Exercise objective
Only one stretch of the data below should be repeated: the lines from the line containing "met3 | 3910 | 0.0572 | 0.087" through the line containing "after global placement,459,10200", inclusive, exactly as they are.

[Opening Listed entries section]

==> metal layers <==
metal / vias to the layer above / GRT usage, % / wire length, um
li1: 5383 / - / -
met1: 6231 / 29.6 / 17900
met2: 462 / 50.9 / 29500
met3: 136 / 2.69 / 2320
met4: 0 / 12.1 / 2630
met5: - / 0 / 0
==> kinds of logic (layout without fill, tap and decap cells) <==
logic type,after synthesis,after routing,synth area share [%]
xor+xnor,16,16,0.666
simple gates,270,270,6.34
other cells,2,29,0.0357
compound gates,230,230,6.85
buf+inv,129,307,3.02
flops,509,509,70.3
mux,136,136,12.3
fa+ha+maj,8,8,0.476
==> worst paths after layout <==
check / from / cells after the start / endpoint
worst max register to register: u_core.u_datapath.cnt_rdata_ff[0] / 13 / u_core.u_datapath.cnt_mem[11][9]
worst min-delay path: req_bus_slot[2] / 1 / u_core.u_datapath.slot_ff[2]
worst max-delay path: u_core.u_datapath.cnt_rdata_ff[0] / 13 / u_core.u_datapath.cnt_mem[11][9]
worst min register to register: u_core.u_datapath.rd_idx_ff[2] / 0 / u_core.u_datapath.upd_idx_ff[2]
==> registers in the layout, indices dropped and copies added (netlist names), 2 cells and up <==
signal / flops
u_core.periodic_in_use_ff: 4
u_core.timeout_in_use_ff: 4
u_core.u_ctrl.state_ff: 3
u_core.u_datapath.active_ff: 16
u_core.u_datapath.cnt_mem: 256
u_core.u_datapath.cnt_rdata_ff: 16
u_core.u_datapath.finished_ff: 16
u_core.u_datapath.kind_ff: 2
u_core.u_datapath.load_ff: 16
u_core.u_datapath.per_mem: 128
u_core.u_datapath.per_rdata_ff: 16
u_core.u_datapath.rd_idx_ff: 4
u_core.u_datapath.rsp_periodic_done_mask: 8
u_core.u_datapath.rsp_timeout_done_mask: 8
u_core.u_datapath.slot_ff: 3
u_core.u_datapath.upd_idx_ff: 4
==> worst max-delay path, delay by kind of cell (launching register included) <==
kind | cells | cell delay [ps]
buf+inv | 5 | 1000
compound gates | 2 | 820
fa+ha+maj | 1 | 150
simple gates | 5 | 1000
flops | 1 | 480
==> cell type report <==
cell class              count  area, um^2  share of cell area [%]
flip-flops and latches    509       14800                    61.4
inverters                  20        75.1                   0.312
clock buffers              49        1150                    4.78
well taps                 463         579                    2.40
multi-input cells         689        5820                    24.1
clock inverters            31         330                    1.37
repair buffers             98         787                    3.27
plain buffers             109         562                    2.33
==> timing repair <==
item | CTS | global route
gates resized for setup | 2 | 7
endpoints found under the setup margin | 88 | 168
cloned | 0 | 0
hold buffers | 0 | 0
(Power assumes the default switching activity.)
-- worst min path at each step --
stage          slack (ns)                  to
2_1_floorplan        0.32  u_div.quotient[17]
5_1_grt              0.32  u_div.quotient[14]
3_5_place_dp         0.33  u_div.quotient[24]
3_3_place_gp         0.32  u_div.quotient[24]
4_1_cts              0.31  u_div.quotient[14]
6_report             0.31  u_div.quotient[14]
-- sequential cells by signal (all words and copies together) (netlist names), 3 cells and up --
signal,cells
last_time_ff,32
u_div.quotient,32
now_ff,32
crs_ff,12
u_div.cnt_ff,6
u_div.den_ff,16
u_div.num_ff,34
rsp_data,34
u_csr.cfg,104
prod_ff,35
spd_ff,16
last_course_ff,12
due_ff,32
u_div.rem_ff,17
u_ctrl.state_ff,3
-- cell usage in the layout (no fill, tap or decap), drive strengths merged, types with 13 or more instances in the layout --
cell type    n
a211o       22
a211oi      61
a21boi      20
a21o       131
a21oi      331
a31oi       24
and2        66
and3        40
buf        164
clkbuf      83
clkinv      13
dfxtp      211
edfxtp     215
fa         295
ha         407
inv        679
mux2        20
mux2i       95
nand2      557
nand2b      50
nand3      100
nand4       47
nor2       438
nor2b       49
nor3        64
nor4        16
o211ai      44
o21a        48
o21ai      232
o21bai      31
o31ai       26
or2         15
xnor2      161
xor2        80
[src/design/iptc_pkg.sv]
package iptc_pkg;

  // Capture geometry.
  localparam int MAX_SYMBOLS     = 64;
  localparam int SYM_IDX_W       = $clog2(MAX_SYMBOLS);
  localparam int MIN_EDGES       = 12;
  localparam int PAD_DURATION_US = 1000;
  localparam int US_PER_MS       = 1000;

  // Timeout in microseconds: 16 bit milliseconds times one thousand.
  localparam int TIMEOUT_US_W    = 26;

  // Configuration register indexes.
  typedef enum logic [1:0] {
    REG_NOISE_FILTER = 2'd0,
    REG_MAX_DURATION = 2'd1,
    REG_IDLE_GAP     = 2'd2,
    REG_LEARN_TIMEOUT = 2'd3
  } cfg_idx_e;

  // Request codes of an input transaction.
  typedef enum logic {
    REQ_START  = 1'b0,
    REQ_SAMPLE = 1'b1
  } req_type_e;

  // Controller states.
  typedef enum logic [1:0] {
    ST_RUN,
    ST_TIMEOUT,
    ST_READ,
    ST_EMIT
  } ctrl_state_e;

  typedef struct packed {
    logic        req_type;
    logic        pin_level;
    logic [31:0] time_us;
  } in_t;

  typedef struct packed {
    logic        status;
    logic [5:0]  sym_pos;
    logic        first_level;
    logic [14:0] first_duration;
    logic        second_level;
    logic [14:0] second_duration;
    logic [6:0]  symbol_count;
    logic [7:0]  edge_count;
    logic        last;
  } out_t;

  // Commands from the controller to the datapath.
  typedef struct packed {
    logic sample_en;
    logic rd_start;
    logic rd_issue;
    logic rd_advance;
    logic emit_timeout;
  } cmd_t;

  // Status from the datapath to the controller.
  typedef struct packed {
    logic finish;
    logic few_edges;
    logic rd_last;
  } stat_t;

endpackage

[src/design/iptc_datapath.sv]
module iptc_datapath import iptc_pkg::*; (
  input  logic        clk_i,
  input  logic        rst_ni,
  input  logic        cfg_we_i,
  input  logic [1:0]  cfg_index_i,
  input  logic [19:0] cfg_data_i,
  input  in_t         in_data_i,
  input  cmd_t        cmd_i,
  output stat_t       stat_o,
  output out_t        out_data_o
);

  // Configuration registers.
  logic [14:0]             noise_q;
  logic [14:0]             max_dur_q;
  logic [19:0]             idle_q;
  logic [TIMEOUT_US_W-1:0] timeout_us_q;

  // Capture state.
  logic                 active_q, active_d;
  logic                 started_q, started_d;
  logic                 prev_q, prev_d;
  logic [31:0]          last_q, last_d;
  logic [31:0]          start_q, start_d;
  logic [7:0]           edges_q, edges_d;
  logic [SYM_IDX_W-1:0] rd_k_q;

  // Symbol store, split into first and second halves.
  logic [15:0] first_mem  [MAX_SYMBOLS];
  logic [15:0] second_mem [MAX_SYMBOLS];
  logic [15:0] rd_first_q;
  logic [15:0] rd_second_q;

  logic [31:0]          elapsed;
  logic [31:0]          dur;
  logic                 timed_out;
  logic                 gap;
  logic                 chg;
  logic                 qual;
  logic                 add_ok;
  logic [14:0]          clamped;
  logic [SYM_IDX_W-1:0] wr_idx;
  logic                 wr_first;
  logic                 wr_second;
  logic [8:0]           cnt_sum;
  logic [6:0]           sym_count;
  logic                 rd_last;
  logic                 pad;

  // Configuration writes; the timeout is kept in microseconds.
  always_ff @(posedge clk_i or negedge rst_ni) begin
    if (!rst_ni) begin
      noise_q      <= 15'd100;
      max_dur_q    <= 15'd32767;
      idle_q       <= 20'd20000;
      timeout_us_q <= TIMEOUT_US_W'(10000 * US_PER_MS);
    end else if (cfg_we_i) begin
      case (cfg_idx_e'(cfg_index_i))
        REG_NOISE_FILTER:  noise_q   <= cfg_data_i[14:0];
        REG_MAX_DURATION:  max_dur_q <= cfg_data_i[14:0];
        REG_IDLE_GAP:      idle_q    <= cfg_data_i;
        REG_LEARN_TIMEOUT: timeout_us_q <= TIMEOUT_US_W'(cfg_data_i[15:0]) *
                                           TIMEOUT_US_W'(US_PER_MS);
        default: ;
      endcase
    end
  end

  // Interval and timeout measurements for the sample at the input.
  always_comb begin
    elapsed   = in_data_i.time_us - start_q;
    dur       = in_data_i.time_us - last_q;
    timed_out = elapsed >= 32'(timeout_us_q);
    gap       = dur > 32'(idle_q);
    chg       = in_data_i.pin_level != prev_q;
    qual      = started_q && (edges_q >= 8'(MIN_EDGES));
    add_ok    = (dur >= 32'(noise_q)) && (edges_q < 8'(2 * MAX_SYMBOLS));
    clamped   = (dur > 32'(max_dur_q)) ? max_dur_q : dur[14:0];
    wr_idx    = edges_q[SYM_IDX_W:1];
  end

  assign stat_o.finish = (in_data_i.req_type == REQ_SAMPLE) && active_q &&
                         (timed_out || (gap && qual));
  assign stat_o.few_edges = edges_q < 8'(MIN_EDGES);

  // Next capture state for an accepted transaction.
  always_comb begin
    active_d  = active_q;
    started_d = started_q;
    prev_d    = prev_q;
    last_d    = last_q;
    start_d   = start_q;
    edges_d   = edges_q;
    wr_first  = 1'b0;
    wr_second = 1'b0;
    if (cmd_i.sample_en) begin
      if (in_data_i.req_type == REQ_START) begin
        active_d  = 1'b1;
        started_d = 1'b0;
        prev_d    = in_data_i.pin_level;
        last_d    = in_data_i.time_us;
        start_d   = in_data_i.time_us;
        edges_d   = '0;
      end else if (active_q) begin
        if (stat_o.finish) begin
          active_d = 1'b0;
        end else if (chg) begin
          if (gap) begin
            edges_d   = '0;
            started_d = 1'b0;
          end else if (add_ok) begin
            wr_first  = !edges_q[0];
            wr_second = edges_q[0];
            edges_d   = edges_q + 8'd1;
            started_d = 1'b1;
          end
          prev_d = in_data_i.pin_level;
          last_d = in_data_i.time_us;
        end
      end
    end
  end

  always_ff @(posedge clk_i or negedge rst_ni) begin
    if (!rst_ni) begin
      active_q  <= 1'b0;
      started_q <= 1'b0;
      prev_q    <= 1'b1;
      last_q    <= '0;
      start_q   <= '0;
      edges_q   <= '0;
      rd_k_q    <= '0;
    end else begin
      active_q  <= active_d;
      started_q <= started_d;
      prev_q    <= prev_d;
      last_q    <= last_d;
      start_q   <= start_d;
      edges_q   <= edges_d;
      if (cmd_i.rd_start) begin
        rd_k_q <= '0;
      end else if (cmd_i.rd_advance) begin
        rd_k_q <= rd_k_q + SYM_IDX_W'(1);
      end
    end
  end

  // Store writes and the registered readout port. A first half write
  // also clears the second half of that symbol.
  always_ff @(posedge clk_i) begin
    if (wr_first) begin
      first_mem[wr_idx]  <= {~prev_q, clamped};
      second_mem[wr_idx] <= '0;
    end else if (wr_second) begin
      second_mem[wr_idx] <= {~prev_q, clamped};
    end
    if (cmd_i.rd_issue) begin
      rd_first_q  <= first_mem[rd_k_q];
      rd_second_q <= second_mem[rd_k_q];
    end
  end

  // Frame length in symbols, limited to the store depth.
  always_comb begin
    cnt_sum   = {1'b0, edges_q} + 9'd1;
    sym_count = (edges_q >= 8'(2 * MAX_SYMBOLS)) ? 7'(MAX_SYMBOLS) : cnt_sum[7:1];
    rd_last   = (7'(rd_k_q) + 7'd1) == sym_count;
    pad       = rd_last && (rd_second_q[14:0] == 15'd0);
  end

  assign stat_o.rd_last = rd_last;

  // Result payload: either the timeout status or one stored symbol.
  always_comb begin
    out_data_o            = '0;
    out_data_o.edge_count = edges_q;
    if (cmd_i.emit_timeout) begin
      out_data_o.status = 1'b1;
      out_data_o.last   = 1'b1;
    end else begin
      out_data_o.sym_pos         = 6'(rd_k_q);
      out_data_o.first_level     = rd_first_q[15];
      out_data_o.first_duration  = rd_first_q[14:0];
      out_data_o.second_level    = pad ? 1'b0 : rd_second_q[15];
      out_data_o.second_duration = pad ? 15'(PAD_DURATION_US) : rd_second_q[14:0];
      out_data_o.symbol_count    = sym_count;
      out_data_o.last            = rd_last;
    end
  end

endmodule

[Closing Listed entries section]
[Opening Listed entries section]

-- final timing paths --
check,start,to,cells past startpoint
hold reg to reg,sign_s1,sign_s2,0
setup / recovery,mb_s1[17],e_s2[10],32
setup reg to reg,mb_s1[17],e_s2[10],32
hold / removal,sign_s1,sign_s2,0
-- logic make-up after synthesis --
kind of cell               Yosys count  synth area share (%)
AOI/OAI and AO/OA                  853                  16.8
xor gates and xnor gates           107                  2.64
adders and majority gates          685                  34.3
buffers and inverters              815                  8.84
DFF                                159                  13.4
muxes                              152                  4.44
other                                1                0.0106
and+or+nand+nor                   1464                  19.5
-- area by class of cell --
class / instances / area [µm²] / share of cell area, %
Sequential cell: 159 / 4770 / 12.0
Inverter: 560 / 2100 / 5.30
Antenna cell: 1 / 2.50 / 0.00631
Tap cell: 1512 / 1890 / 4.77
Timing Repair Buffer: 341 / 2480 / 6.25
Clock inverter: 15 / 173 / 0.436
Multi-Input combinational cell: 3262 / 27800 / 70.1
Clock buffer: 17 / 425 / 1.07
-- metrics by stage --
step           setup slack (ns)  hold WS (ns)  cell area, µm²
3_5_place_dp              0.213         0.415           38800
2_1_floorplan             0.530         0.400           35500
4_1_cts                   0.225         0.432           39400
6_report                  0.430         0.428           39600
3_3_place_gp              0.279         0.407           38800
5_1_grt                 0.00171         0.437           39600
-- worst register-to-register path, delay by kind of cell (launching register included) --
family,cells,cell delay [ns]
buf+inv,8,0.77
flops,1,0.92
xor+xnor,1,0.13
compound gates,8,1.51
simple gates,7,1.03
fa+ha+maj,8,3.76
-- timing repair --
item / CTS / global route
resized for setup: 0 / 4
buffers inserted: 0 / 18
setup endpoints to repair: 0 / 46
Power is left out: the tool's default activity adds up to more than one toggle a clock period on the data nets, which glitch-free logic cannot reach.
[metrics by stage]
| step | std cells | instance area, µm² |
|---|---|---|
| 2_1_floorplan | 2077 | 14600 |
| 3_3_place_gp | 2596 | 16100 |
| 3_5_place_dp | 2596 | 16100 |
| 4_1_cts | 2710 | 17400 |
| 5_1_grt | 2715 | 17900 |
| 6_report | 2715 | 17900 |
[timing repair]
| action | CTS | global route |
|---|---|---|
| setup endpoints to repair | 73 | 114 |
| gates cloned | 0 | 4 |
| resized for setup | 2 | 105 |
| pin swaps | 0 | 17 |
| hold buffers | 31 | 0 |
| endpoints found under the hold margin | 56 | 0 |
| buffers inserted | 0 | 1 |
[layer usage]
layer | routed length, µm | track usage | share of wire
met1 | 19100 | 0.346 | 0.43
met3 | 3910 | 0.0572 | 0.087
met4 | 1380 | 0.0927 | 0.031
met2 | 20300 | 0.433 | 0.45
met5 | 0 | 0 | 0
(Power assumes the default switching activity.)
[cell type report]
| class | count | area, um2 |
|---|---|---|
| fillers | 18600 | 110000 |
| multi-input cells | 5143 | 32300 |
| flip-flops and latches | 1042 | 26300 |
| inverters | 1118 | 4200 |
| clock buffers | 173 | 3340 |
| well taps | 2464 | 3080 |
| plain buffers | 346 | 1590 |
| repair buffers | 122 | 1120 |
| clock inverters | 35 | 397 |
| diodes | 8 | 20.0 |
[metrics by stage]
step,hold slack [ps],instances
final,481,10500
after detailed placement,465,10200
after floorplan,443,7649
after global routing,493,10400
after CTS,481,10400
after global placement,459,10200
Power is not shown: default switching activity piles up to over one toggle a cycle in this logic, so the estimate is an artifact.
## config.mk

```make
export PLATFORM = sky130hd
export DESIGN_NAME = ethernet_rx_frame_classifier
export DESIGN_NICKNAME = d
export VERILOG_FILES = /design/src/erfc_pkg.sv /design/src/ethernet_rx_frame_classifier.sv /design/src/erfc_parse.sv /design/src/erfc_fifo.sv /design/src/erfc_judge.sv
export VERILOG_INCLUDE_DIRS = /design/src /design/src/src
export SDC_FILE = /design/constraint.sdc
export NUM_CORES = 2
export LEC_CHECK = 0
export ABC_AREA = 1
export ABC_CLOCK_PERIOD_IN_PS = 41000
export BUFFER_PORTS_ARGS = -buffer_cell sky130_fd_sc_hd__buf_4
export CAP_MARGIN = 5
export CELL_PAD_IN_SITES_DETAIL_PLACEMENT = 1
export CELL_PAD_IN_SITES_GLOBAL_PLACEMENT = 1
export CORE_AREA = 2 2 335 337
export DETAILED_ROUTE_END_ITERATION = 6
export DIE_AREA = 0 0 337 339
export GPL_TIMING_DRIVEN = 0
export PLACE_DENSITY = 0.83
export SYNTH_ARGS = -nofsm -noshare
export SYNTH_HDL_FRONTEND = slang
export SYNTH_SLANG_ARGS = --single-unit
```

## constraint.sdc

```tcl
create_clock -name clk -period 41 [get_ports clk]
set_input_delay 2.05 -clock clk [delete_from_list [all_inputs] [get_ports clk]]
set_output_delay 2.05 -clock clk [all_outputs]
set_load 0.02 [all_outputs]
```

[Closing Listed entries section]

Solution to this task
met3 | 3910 | 0.0572 | 0.087
met4 | 1380 | 0.0927 | 0.031
met2 | 20300 | 0.433 | 0.45
met5 | 0 | 0 | 0
(Power assumes the default switching activity.)
[cell type report]
| class | count | area, um2 |
|---|---|---|
| fillers | 18600 | 110000 |
| multi-input cells | 5143 | 32300 |
| flip-flops and latches | 1042 | 26300 |
| inverters | 1118 | 4200 |
| clock buffers | 173 | 3340 |
| well taps | 2464 | 3080 |
| plain buffers | 346 | 1590 |
| repair buffers | 122 | 1120 |
| clock inverters | 35 | 397 |
| diodes | 8 | 20.0 |
[metrics by stage]
step,hold slack [ps],instances
final,481,10500
after detailed placement,465,10200
after floorplan,443,7649
after global routing,493,10400
after CTS,481,10400
after global placement,459,10200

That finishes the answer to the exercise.